SALT LAKE CITY — The Utah Supreme Court has ruled that the placement of a juvenile in a proctor home does not equate incarceration.
The ruling could mean that a lawsuit claiming negligence on the part of state agencies in the death of a teenage boy could proceed in federal court.
The question came to the state's high court from the 10th Circuit Court of Appeals in the case of Dillon Whitney, 16, who died in November of 2007.
The teenager was charged in late 2006 through early 2007 with several crimes, according to court documents. He was referred to juvenile court and ultimately placed by the state with Quest Youth Services. A Quest employee then put the teen in a proctor home operated by the employee's brother.
On Nov. 24, 2007, Dillon Whitney was on an approved home visit to eat Thanksgiving dinner with his father and also attend a party at a Salt Lake apartment. He got drunk, court records state, and fell down a flight of 17 stairs. The teen was carried back to the apartment, but the apartment tenant, who believed the boy was dead, later dumped him in a stairwell.
Someone found the teenager the following day and called 911. Dillon Whitney died on the way to the hospital.
Dillon's mother, Donna Whitney, sued the state of Utah, the Department of Human Services, the Division of Juvenile Justice Services, private provider Quest Youth Services and several individuals who operate or work for the company, over her son's death.

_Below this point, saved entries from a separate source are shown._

[src/hdl/sub_ms_timebase.sv]
// Free-running timebase that pulses once per 50 us
`timescale 1ns/1ns
`default_nettype none
module sub_ms_timebase #(
    parameter int TICK_CYCLES = 12500
) (
    // Clock and reset
    input wire logic clock,
    input wire logic reset_n,
    input wire logic clock_enable,
    // Tick
    output logic tick
);
    logic [15:0] count_q;
    always_ff @(posedge clock or negedge reset_n) begin
        if (!reset_n) begin
            count_q <= 16'h0000;
            tick <= 1'b0;
        end else if (clock_enable) begin
            tick <= (count_q == 16'(TICK_CYCLES - 1));
            if (count_q == 16'(TICK_CYCLES - 1)) begin
                count_q <= 16'h0000;
            end else begin
                count_q <= count_q + 16'h0001;
            end
        end
    end
endmodule
`default_nettype wire

[src/hdl/startup_timeout_supervisor.sv]
// Start-up and shut-down sequencer with start-up timeout supervision
// Function
// - Rise time 0 to 31.75 ms in 0.25 ms steps; below 0.5 ms acts as 0.5 ms.
// - Bad writes are rejected, flagged and reported.
// - Timeout runs from turn-on delay end until output reaches 85 percent.
// - Timeout limit programmable 0 to 127 ms in 0.5 ms steps.
// - At expiry, last sample below 87.5 percent of command is a fault.
// - Telemetry lag may flag a fault for dips up to 2 ms before expiry.
// - A zero timeout limit disables timeout detection.
// - Undervoltage detection is armed only when the rise time ends.
// - Timeout fault sets three status flags and notifies the host.
// - Action field: ignore, delayed or immediate shutdown; 11b invalid.
// - Retry field: 0 latches off, 1 to 6 retries, 7 retries forever.
// - Delay field sets shutdown delay in ms and restart wait in rises.
// - Turn-off delay runs from stop until energy delivery ends.
// - Timing words: exponent 15:11, mantissa 10:0, mantissas from NVM.
// - Turn-on delay 0 to 127.5 ms in 0.5 ms steps before the rise.
// - Rise time sets ramp slope so the ramp lasts the rise time.
// - Turn-off delay 0 to 127.5 ms in 0.25 ms steps less up to 50 us.
`include "startup_timeout_supervisor_regs.svh"
`timescale 1ns/1ns
`default_nettype none
module startup_timeout_supervisor #(
    parameter int TICK_CYCLES = `TICK_TIME_NS / `CLOCK_PERIOD_NS
) (
    // Clock and reset
    input wire logic clock,
    input wire logic reset_n,
    input wire logic clock_enable,
    // Command port
    input wire logic cmd_write,
    input wire logic cmd_read,
    input wire logic [7:0] cmd_code,
    input wire startup_timeout_supervisor_pkg::word_t cmd_wdata,
    output startup_timeout_supervisor_pkg::word_t read_data,
    output logic read_valid,
    // Non-volatile defaults
    input wire logic [10:0] nvm_rise_time_mantissa,
    input wire logic [10:0] nvm_timeout_limit_mantissa,
    input wire logic [7:0] nvm_timeout_response,
    input wire logic [10:0] nvm_on_delay_mantissa,
    input wire logic [10:0] nvm_off_delay_mantissa,
    // Converter side
    input wire logic run_request,
    input wire startup_timeout_supervisor_pkg::word_t vout_command,
    input wire startup_timeout_supervisor_pkg::word_t vout_sample,
    input wire logic vout_sample_valid,
    output logic power_stage_enable,
    output logic ramp_active,
    output startup_timeout_supervisor_pkg::word_t ramp_elapsed,
    output startup_timeout_supervisor_pkg::word_t ramp_span,
    output logic uv_detect_armed,
    // Status and notification
    input wire logic clear_faults,
    output logic status_invalid_data,
    output logic status_none_above,
    output logic status_word_vout,
    output logic status_vout_timeout,
    output logic host_alert_n,
    output logic fault_event
);
    import startup_timeout_supervisor_pkg::*;

    // Word to {valid, quarters}; only exponents -2 and -1 are legal
    function automatic logic [13:0] to_quarters(input word_t w);
        logic [4:0] e;
        logic [10:0] m;
        e = w[`EXP_MSB:`EXP_LSB];
        m = w[`MAN_MSB:0];
        if (m[`MAN_MSB]) begin
            to_quarters = 14'h0000;
        end else if (e == `EXP_QUARTER_MS) begin
            to_quarters = {1'b1, 2'b00, m};
        end else if (e == `EXP_HALF_MS) begin
            to_quarters = {1'b1, 1'b0, m, 1'b0};
        end else begin
            to_quarters = 14'h0000;
        end
    endfunction

    function automatic word_t to_sub(input quarters_t q);
        to_sub = 16'({3'b000, q} * `SUB_PER_QUARTER);
    endfunction

    logic tick;
    sub_ms_timebase #(.TICK_CYCLES(TICK_CYCLES)) u_timebase (
        .clock(clock),
        .reset_n(reset_n),
        .clock_enable(clock_enable),
        .tick(tick)
    );

    // Register file
    quarters_t rise_q, limit_q, on_delay_q, off_delay_q;
    logic [7:0] response_q;
    logic loaded_q;
    logic invalid_write;
    logic [13:0] wq;
    logic [1:0] w_action;
    always_comb begin
        wq = to_quarters(cmd_wdata);
        w_action = cmd_wdata[`ACTION_MSB:`ACTION_LSB];
        invalid_write = 1'b0;
        if (cmd_write) begin
            case (cmd_code)
                `CMD_SOFT_START_RISE_TIME: invalid_write = !wq[13] || wq[12:0] > `RISE_MAX_Q;
                `CMD_STARTUP_TIMEOUT_LIMIT: invalid_write = !wq[13] || wq[0]
                    || wq[12:0] > `LIMIT_MAX_Q;
                `CMD_STARTUP_TIMEOUT_RESPONSE: invalid_write = (cmd_wdata[15:8] != 8'h00)
                    || (w_action == 2'h3);
                `CMD_TURN_ON_DELAY: invalid_write = !wq[13] || wq[0]
                    || wq[12:0] > `ON_DELAY_MAX_Q;
                `CMD_TURN_OFF_DELAY_TIME: invalid_write = !wq[13]
                    || wq[12:0] > `OFF_DELAY_MAX_Q;
                default: invalid_write = 1'b1;
            endcase
        end
    end

    // Defaults are caught from NVM on the first enabled cycle after reset release
    always_ff @(posedge clock or negedge reset_n) begin
        if (!reset_n) begin
            loaded_q <= 1'b0;
            rise_q <= 13'h0000;
            limit_q <= 13'h0000;
            response_q <= 8'h00;
            on_delay_q <= 13'h0000;
            off_delay_q <= 13'h0000;
        end else if (clock_enable) begin
            if (!loaded_q) begin
                loaded_q <= 1'b1;
                rise_q <= {2'b00, nvm_rise_time_mantissa};
                limit_q <= {1'b0, nvm_timeout_limit_mantissa, 1'b0};
                response_q <= nvm_timeout_response;
                on_delay_q <= {1'b0, nvm_on_delay_mantissa, 1'b0};
                off_delay_q <= {1'b0, nvm_off_delay_mantissa, 1'b0};
            end else if (cmd_write && !invalid_write) begin
                case (cmd_code)
                    `CMD_SOFT_START_RISE_TIME: rise_q <= wq[12:0];
                    `CMD_STARTUP_TIMEOUT_LIMIT: limit_q <= wq[12:0];
                    `CMD_STARTUP_TIMEOUT_RESPONSE: response_q <= cmd_wdata[7:0];
                    `CMD_TURN_ON_DELAY: on_delay_q <= wq[12:0];
                    `CMD_TURN_OFF_DELAY_TIME: off_delay_q <= wq[12:0];
                    default: ;
                endcase
            end
        end
    end

    // Reads answer one cycle later in the native exponent of each word
    always_ff @(posedge clock or negedge reset_n) begin
        if (!reset_n) begin
            read_data <= 16'h0000;
            read_valid <= 1'b0;
        end else if (clock_enable) begin
            read_valid <= cmd_read;
            if (cmd_read) begin
                case (cmd_code)
                    `CMD_SOFT_START_RISE_TIME: read_data <= {`EXP_QUARTER_MS, rise_q[10:0]};
                    `CMD_STARTUP_TIMEOUT_LIMIT: read_data <= {`EXP_HALF_MS, limit_q[11:1]};
                    `CMD_STARTUP_TIMEOUT_RESPONSE: read_data <= {8'h00, response_q};
                    `CMD_TURN_ON_DELAY: read_data <= {`EXP_HALF_MS, on_delay_q[11:1]};
                    `CMD_TURN_OFF_DELAY_TIME: read_data <= {`EXP_QUARTER_MS, off_delay_q[10:0]};
                    default: read_data <= 16'h0000;
                endcase
            end
        end
    end

    // Effective intervals in 50 us units
    logic [2:0] delay_code, retry_code;
    logic [1:0] action;
    word_t rise_sub, limit_sub, on_sub, off_sub, delay_sub, wait_sub;
    logic [18:0] wait_prod;
    always_comb begin
        action = response_q[`ACTION_MSB:`ACTION_LSB];
        retry_code = response_q[`RETRY_MSB:`RETRY_LSB];
        delay_code = response_q[`DELAY_MSB:`DELAY_LSB];
        rise_sub = to_sub((rise_q < `RISE_MIN_Q) ? `RISE_MIN_Q : rise_q);
        limit_sub = to_sub(limit_q);
        on_sub = to_sub(on_delay_q);
        off_sub = to_sub(off_delay_q);
        delay_sub = 16'({13'h0000, delay_code} * `SUB_PER_MS);
        wait_prod = rise_sub * ((delay_code == 3'h0) ? 3'h1 : delay_code);
        wait_sub = wait_prod[15:0];
    end

    // Telemetry thresholds
    word_t last_sample_q;
    logic [23:0] good_prod;
    logic below_fault, reached_good;
    always_comb begin
        good_prod = vout_command * `GOOD_NUM;
        reached_good = last_sample_q >= good_prod[`GOOD_SHIFT +: 16];
        below_fault = last_sample_q < (vout_command - (vout_command >> `FAULT_SHIFT));
    end
    // Only the latest sample is kept, so a dip seen up to the telemetry lag before expiry counts
    always_ff @(posedge clock or negedge reset_n) begin
        if (!reset_n) begin
            last_sample_q <= 16'h0000;
        end else if (clock_enable && vout_sample_valid) begin
            last_sample_q <= vout_sample;
        end
    end

    // Sequencer
    seq_state_e state_q, state_d;
    word_t timer_q, timeout_q;
    logic timeout_active_q, timeout_fault;
    logic [2:0] retries_left_q;
    logic out_of_retries;
    assign out_of_retries = (retry_code == `RETRY_LATCH)
        || (retry_code != `RETRY_FOREVER && retries_left_q == 3'h0);

    always_comb begin
        state_d = state_q;
        case (state_q)
            ST_OFF: if (run_request && loaded_q) state_d = ST_ON_DELAY;
            ST_ON_DELAY: begin
                if (!run_request) state_d = ST_OFF;
                else if (timer_q == 16'h0000) state_d = ST_RISE;
            end
            ST_RISE: begin
                if (!run_request) state_d = ST_OFF_DELAY;
                else if (timer_q == 16'h0000) state_d = ST_REGULATE;
            end
            ST_REGULATE: begin
                if (!run_request) state_d = ST_OFF_DELAY;
                else if (timeout_fault && action == `ACT_DELAYED) state_d = ST_FAULT_DELAY;
                else if (timeout_fault && action == `ACT_SHUTDOWN) begin
                    state_d = out_of_retries ? ST_LATCHED : ST_RESTART_WAIT;
                end
            end
            ST_FAULT_DELAY: begin
                if (!run_request) state_d = ST_OFF_DELAY;
                else if (timer_q == 16'h0000) begin
                    if (!below_fault) state_d = ST_REGULATE;
                    else state_d = out_of_retries ? ST_LATCHED : ST_RESTART_WAIT;
                end
            end
            ST_RESTART_WAIT: begin
                if (!run_request) state_d = ST_OFF;
                else if (timer_q == 16'h0000) state_d = ST_ON_DELAY;
            end
            ST_LATCHED: if (!run_request) state_d = ST_OFF;
            ST_OFF_DELAY: if (timer_q == 16'h0000) state_d = ST_OFF;
            default: state_d = ST_OFF;
        endcase
    end

    always_ff @(posedge clock or negedge reset_n) begin
        if (!reset_n) begin
            state_q <= ST_OFF;
            timer_q <= 16'h0000;
        end else if (clock_enable) begin
            state_q <= state_d;
            if (state_d != state_q) begin
                case (state_d)
                    ST_ON_DELAY: timer_q <= on_sub;
                    ST_RISE: timer_q <= rise_sub;
                    ST_FAULT_DELAY: timer_q <= delay_sub;
                    ST_RESTART_WAIT: timer_q <= wait_sub;
                    ST_OFF_DELAY: timer_q <= off_sub;
                    default: timer_q <= 16'h0000;
                endcase
            end else if (tick && timer_q != 16'h0000) begin
                timer_q <= timer_q - 16'h0001;
            end
        end
    end

    // Retries restart from the field on each fresh start and after a good start
    always_ff @(posedge clock or negedge reset_n) begin
        if (!reset_n) begin
            retries_left_q <= 3'h0;
        end else if (clock_enable) begin
            if (state_q == ST_OFF || (timeout_active_q && reached_good)) begin
                retries_left_q <= retry_code;
            end else if (state_d == ST_RESTART_WAIT && state_q != ST_RESTART_WAIT
                && retry_code != `RETRY_FOREVER) begin
                retries_left_q <= retries_left_q - 3'h1;
            end
        end
    end

    // Timeout supervision from the end of the turn-on delay
    assign timeout_fault = timeout_active_q && timeout_q == 16'h0000 && below_fault;
    always_ff @(posedge clock or negedge reset_n) begin
        if (!reset_n) begin
            timeout_active_q <= 1'b0;
            timeout_q <= 16'h0000;
        end else if (clock_enable) begin
            if (state_q == ST_ON_DELAY && state_d == ST_RISE) begin
                timeout_active_q <= (limit_q != 13'h0000);
                timeout_q <= limit_sub;
            end else if (!power_stage_enable || reached_good || timeout_q == 16'h0000) begin
                timeout_active_q <= 1'b0;
            end else if (tick) begin
                timeout_q <= timeout_q - 16'h0001;
            end
        end
    end

    // Converter controls
    always_ff @(posedge clock or negedge reset_n) begin
        if (!reset_n) begin
            power_stage_enable <= 1'b0;
            ramp_active <= 1'b0;
            ramp_elapsed <= 16'h0000;
            ramp_span <= 16'h0000;
            uv_detect_armed <= 1'b0;
        end else if (clock_enable) begin
            power_stage_enable <= (state_d == ST_RISE) || (state_d == ST_REGULATE)
                || (state_d == ST_FAULT_DELAY) || (state_d == ST_OFF_DELAY);
            ramp_active <= (state_d == ST_RISE);
            ramp_span <= rise_sub;
            if (state_d == ST_RISE && state_q != ST_RISE) ramp_elapsed <= 16'h0000;
            else if (state_q == ST_RISE && tick) ramp_elapsed <= ramp_elapsed + 16'h0001;
            if (state_q == ST_RISE && state_d == ST_REGULATE) uv_detect_armed <= 1'b1;
            else if (state_d != ST_REGULATE && state_d != ST_FAULT_DELAY) uv_detect_armed <= 1'b0;
        end
    end

    // Status flags: a new event in the clearing cycle keeps its flag
    always_ff @(posedge clock or negedge reset_n) begin
        if (!reset_n) begin
            status_invalid_data <= 1'b0;
            status_none_above <= 1'b0;
            status_word_vout <= 1'b0;
            status_vout_timeout <= 1'b0;
            fault_event <= 1'b0;
            host_alert_n <= 1'b1;
        end else if (clock_enable) begin
            status_invalid_data <= invalid_write || (status_invalid_data && !clear_faults);
            status_none_above <= timeout_fault || (status_none_above && !clear_faults);
            status_word_vout <= timeout_fault || (status_word_vout && !clear_faults);
            status_vout_timeout <= timeout_fault || (status_vout_timeout && !clear_faults);
            fault_event <= timeout_fault || invalid_write;
            host_alert_n <= !(timeout_fault || invalid_write
                || ((status_invalid_data || status_vout_timeout) && !clear_faults));
        end
    end
endmodule
`default_nettype wire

Attorneys for the state sought to have the lawsuit dismissed in its entirety, arguing in part that the state is immune from a negligence claim because of the "incarceration exception" to the Utah Governmental Immunity Act. But U.S. District Judge Dale Kimball ruled that Donna Whitney's negligence claims could go forward, prompting the state to appeal to the 10th Circuit.
The 10th Circuit Court of Appeals sent the case to the Utah Supreme Court to determine whether the proctor home qualified as a "place of legal confinement." The answer, in a ruling written by Justice Jill Parrish, was a decisive "no."
"We conclude that a juvenile who is placed in an unsecured community-based proctor home is not incarcerated in a place of legal confinement," Parrish wrote. "Accordingly, … the state remains potentially liable for damages related to Dillon Whitney’s death."
Parrish wrote that the Governmental Immunity Act says that the state does not waive its immunity in cases where “the injury arises out of, in connection with, or results from ... the incarceration of any person in any state prison, county or city jail, or other place of legal confinement.”
The state expanded this and said someone is also incarcerated when they are under the control of the state and cannot be released without permission. But Whitney's family argued that incarceration is "physical restraint or spatial confinement."
The high court agreed with the definition presented by Dillon Whitney's family and found that placement in a proctor home in the community does not equate confinement and that the state was, therefore, not immune.
"Dillon Whitney was neither confined spatially nor physically," Parrish wrote. "Rather, the proctor home provided the 'least restrictive' placement available under the Youth Corrections Act. As alleged in the complaint, Dillon was allowed “to come and go at-will from his basement apartment while the proctor resided upstairs."
The ruling does not impact the federal lawsuit, but answered a question sent from the 10th Circuit Court of Appeals, where the case remains awaiting a ruling.